Rachel Wachman '24March 3, 20223min
Associate Professor Anthony Hatch (Photo by Robert Adam Mayer).
Associate Professor Anthony Hatch. (Photo by Robert Adam Mayer)

Associate professor of Science in Society Anthony Ryan Hatch specializes in health systems, medical technology, and social inequalities. His recent paper, titled “The data will not save us: Afropessimism and racial antimatter in the COVID-19 pandemic,” published in Big Data and Society on Feb. 23, combines his areas of expertise in an analysis of disparities in racial health exacerbated by the pandemic.

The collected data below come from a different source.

--- src/rtl/primary_ring_selector_defines.svh ---
// assertion macros shared by the ring selector modules
`ifndef PRIMARY_RING_SELECTOR_DEFINES_SVH
`define PRIMARY_RING_SELECTOR_DEFINES_SVH

`ifndef SYNTHESIS
// property checked at every clock edge outside reset
`define PRS_ASSERT(label, prop, msg) \
    label: assert property (@(posedge i_clk) disable iff (!i_rst_n) prop) else $error(msg);
// consequence checked in the cycle after the condition
`define PRS_ASSERT_NEXT(label, cond, conseq, msg) \
    label: assert property (@(posedge i_clk) disable iff (!i_rst_n) cond |=> conseq) \
        else $error(msg);
`else
`define PRS_ASSERT(label, prop, msg)
`define PRS_ASSERT_NEXT(label, cond, conseq, msg)
`endif

`endif

--- src/rtl/prs_pkg.sv ---
// shared types and constants of the primary ring selector
package prs_pkg;

    localparam int AREA_BITS  = 64;
    localparam int INDEX_BITS = 10;

    localparam logic [2:0] MIN_RING_VERTICES = 3'd4;

    typedef enum logic {
        CFG_CENTER_X = 1'b0,
        CFG_CENTER_Y = 1'b1
    } t_cfg_reg;

    typedef logic signed [AREA_BITS-1:0] t_area;

    typedef struct packed {
        t_area term;
        logic  cross_prev;
        logic  cross_close;
        logic  ring_end;
        logic  set_end;
        logic  long_ring;
    } t_edge_info;

    typedef struct packed {
        t_area area;
        logic  holds;
        logic  set_end;
    } t_ring_info;

endpackage

--- src/rtl/prs_choose.sv ---
// primary ring choice and result register
`include "primary_ring_selector_defines.svh"

module prs_choose #(
    parameter int MAX_RINGS = 1024
) (
    input  logic                               i_clk,
    input  logic                               i_rst_n,
    input  logic                               i_valid,
    output logic                               o_ready,
    input  prs_pkg::t_ring_info                i_ring,
    output logic                               o_valid,
    input  logic                               i_out_ready,
    output logic [prs_pkg::INDEX_BITS-1:0]     o_ring_number,
    output logic signed [prs_pkg::AREA_BITS-1:0] o_ring_twice_area,
    output logic                               o_ring_holds_center,
    output logic [prs_pkg::INDEX_BITS-1:0]     o_chosen_ring,
    output logic                               o_chosen_needs_reverse,
    output logic                               o_chosen_holds_center,
    output logic                               o_final_choice
);

    localparam int RW = $clog2(MAX_RINGS);
    localparam int AB = prs_pkg::AREA_BITS;
    localparam int IB = prs_pkg::INDEX_BITS;
    localparam logic [RW-1:0] LAST_RING = RW'(MAX_RINGS - 1);

    logic          neg;
    logic [AB-1:0] mag;
    logic          upd_in;
    logic          upd_any;
    logic          n_in_found;
    logic [RW-1:0] n_in_idx;
    logic [AB-1:0] n_in_mag;
    logic          n_in_neg;
    logic [RW-1:0] n_any_idx;
    logic [AB-1:0] n_any_mag;
    logic          n_any_neg;
    logic [RW-1:0] ch_idx;
    logic          ch_neg;
    logic          take;

    logic          r_out_valid;
    logic [RW-1:0] r_cnt;
    logic          r_in_found;
    logic [RW-1:0] r_in_idx;
    logic [AB-1:0] r_in_mag;
    logic          r_in_neg;
    logic          r_any_found;
    logic [RW-1:0] r_any_idx;
    logic [AB-1:0] r_any_mag;
    logic          r_any_neg;

    logic [IB-1:0]          r_out_ring;
    logic signed [AB-1:0]   r_out_area;
    logic                   r_out_ring_in;
    logic [IB-1:0]          r_out_ch_idx;
    logic                   r_out_ch_neg;
    logic                   r_out_ch_in;
    logic                   r_out_final;

    assign neg = i_ring.area[AB-1];
    assign mag = neg ? (AB'(0) - i_ring.area) : i_ring.area;

    // earlier ring keeps the choice on equal magnitude
    assign upd_in  = i_ring.holds && (!r_in_found || (mag > r_in_mag));
    assign upd_any = !r_any_found || (mag > r_any_mag);

    always_comb begin
        n_in_found = r_in_found | upd_in;
        n_in_idx   = upd_in ? r_cnt : r_in_idx;
        n_in_mag   = upd_in ? mag : r_in_mag;
        n_in_neg   = upd_in ? neg : r_in_neg;
        n_any_idx  = upd_any ? r_cnt : r_any_idx;
        n_any_mag  = upd_any ? mag : r_any_mag;
        n_any_neg  = upd_any ? neg : r_any_neg;
        ch_idx     = n_in_found ? n_in_idx : n_any_idx;
        ch_neg     = n_in_found ? n_in_neg : n_any_neg;
    end

    assign o_ready = !r_out_valid || i_out_ready;
    assign take    = i_valid && o_ready;

    always_ff @(posedge i_clk) begin
        if (!i_rst_n) begin
            r_out_valid <= 1'b0;
            r_cnt       <= '0;
            r_in_found  <= 1'b0;
            r_any_found <= 1'b0;
        end else begin
            r_out_valid <= take || (r_out_valid && !i_out_ready);
            if (take) begin
                if (i_ring.set_end) begin
                    r_cnt       <= '0;
                    r_in_found  <= 1'b0;
                    r_any_found <= 1'b0;
                end else begin
                    r_cnt       <= (r_cnt == LAST_RING) ? '0 : r_cnt + RW'(1);
                    r_in_found  <= n_in_found;
                    r_any_found <= 1'b1;
                end
            end
        end
    end

    always_ff @(posedge i_clk) begin
        if (take) begin
            r_in_idx      <= n_in_idx;
            r_in_mag      <= n_in_mag;
            r_in_neg      <= n_in_neg;
            r_any_idx     <= n_any_idx;
            r_any_mag     <= n_any_mag;
            r_any_neg     <= n_any_neg;
            r_out_ring    <= IB'(r_cnt);
            r_out_area    <= i_ring.area;
            r_out_ring_in <= i_ring.holds;
            r_out_ch_idx  <= IB'(ch_idx);
            r_out_ch_neg  <= ch_neg;
            r_out_ch_in   <= n_in_found;
            r_out_final   <= i_ring.set_end;
        end
    end

    assign o_valid                = r_out_valid;
    assign o_ring_number          = r_out_ring;
    assign o_ring_twice_area      = r_out_area;
    assign o_ring_holds_center    = r_out_ring_in;
    assign o_chosen_ring          = r_out_ch_idx;
    assign o_chosen_needs_reverse = r_out_ch_neg;
    assign o_chosen_holds_center  = r_out_ch_in;
    assign o_final_choice         = r_out_final;

    `PRS_ASSERT(a_inside_has_any, r_in_found |-> r_any_found, "inside choice without any choice")
    `PRS_ASSERT(a_in_chosen, r_out_valid && r_out_ring_in |-> r_out_ch_in, "choice lost")
    `PRS_ASSERT_NEXT(a_set_clr, take && i_ring.set_end, !r_any_found && r_cnt == '0, "set kept")

endmodule

--- config.mk ---
export PLATFORM = sky130hd
export DESIGN_NAME = prs_choose
export DESIGN_NICKNAME = d
export VERILOG_FILES = /design/src/rtl/prs_pkg.sv /design/src/rtl/prs_choose.sv
export VERILOG_INCLUDE_DIRS = /design/src /design/src/rtl
export SDC_FILE = /design/constraint.sdc
export NUM_CORES = 1
export LEC_CHECK = 0
export ABC_CLOCK_PERIOD_IN_PS = 9700
export BUFFER_PORTS_ARGS = -buffer_cell sky130_fd_sc_hd__buf_4
export CAP_MARGIN = 10
export CORE_AREA = 2 2 210 212
export CTS_CLUSTER_DIAMETER = 60
export DETAILED_ROUTE_END_ITERATION = 10
export DIE_AREA = 0 0 212 214
export PLACE_DENSITY = 0.46
export SYNTH_ARGS = -nofsm -noshare
export SYNTH_HDL_FRONTEND = slang
export SYNTH_SLANG_ARGS = --single-unit
--- constraint.sdc ---
create_clock -name i_clk -period 9.7 [get_ports i_clk]
set_input_delay 0 -clock i_clk [delete_from_list [all_inputs] [get_ports i_clk]]
set_output_delay 0 -clock i_clk [all_outputs]
set_load 0.01 [all_outputs]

The paper begins with a staggering statistic: “According to the CDC Covid Data Tracker, 89,713 Black people have died from complications due to COVID-19, about 13.7% of total deaths (as of 2/11/22, Centers for Disease Control and Prevention, 2022).”

Hatch then examines how the problems of racial injustice and COVID-19 function together as a system of structural gaslighting through scientific data relating to racial health disparities and the structures which permit such inequality.

“This paper offers an interpretation of racial antimatter to explain why the data will not save us in the COVID-19 pandemic, drawing on articulations of racial spectacle and structural gaslighting within critical race theory and Afropessimist thought,” Hatch writes in the abstract. “By positioning events in the COVID-19 pandemic together within the same racially speculative frame, I show how the collection of racial health disparities data came up against white supremacists’ political ambitions in a time-space where the demand for human life to matter and the iterative regeneration of racial antimatter collided. This paper highlights the need for ongoing analysis of the unfolding and future spectacles organized around racial health disparities.”

At Wesleyan, Hatch also serves as the director of the Science in Society Program and the coordinator for Sustainability and Environmental Justice.